Please return every line in the entries below with the word "terminal" in it.

[MATERIAL PROVIDED]

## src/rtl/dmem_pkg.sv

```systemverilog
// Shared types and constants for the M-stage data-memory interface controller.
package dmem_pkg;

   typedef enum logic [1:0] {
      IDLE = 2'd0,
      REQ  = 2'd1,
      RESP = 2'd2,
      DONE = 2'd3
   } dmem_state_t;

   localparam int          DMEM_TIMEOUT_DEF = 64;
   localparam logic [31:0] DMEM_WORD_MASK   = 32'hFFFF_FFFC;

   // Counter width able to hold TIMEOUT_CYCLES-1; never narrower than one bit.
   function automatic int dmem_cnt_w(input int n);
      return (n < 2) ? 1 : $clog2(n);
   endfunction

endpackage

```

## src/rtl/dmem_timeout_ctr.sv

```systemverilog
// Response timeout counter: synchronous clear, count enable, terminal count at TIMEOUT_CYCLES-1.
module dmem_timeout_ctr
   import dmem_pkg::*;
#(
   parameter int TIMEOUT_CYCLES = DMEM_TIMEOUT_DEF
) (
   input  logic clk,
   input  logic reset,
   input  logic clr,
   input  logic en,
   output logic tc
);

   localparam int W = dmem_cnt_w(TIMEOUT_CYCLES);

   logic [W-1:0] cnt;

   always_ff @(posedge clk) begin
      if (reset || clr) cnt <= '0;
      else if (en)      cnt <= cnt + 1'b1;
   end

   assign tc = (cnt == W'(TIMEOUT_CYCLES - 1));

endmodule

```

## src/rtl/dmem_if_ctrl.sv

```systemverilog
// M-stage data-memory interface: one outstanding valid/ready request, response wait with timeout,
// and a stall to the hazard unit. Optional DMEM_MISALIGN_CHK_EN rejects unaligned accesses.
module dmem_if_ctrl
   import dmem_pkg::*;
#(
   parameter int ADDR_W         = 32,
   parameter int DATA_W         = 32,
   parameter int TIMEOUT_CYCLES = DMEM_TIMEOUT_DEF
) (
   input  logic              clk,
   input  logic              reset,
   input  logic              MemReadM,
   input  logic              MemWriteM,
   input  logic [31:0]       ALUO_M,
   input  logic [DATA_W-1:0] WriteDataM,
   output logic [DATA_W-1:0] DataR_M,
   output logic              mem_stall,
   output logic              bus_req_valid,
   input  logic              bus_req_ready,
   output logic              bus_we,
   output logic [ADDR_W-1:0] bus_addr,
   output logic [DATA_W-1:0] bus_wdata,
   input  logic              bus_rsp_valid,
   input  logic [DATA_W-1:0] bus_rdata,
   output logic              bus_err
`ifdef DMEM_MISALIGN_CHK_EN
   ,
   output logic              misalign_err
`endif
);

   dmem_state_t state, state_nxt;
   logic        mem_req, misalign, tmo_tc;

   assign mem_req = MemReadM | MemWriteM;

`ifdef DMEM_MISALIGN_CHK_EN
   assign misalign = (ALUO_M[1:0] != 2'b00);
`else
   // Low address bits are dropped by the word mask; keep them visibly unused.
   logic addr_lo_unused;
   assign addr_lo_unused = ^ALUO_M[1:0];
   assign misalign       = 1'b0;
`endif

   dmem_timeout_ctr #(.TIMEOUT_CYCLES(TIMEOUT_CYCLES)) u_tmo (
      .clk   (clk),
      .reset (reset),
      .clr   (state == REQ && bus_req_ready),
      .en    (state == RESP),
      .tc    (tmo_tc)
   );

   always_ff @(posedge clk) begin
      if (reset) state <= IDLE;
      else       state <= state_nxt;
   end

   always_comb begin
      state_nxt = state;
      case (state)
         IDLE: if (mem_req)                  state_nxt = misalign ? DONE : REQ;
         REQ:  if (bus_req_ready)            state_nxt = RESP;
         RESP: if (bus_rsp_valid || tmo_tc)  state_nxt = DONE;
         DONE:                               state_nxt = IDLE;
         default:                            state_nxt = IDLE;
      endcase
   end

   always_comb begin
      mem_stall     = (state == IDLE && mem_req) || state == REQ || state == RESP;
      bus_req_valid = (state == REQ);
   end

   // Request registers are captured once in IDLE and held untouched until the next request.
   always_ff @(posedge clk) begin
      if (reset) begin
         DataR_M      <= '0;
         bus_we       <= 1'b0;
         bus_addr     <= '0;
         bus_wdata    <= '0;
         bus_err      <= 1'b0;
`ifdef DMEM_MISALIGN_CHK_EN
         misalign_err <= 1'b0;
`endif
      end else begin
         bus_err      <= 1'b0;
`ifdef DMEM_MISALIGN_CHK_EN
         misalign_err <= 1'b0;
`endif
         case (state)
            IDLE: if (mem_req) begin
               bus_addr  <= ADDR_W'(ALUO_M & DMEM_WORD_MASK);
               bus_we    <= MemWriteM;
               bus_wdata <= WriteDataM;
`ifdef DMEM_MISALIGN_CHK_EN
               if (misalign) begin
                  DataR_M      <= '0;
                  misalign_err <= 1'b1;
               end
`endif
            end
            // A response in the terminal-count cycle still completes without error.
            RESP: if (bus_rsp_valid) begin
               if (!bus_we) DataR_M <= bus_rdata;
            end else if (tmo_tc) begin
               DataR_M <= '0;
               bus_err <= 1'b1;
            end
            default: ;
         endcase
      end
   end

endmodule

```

[/MATERIAL PROVIDED]
[MATERIAL PROVIDED]

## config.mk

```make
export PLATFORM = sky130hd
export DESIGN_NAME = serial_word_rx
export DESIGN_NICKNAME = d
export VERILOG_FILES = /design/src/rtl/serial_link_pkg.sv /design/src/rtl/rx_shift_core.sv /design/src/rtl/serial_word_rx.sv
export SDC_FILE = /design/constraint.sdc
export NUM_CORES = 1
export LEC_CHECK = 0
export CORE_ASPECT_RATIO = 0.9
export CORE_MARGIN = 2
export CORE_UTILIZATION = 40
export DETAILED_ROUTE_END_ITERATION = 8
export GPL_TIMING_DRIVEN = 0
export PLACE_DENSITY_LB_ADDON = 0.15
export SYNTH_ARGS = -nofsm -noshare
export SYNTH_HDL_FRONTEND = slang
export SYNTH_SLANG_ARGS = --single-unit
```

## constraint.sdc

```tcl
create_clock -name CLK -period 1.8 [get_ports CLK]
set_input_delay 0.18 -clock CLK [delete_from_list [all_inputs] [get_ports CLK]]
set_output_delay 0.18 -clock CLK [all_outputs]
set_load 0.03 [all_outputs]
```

[/MATERIAL PROVIDED]

• _OUTPUT FOR THIS TASK_
// Response timeout counter: synchronous clear, count enable, terminal count at TIMEOUT_CYCLES-1.
            // A response in the terminal-count cycle still completes without error.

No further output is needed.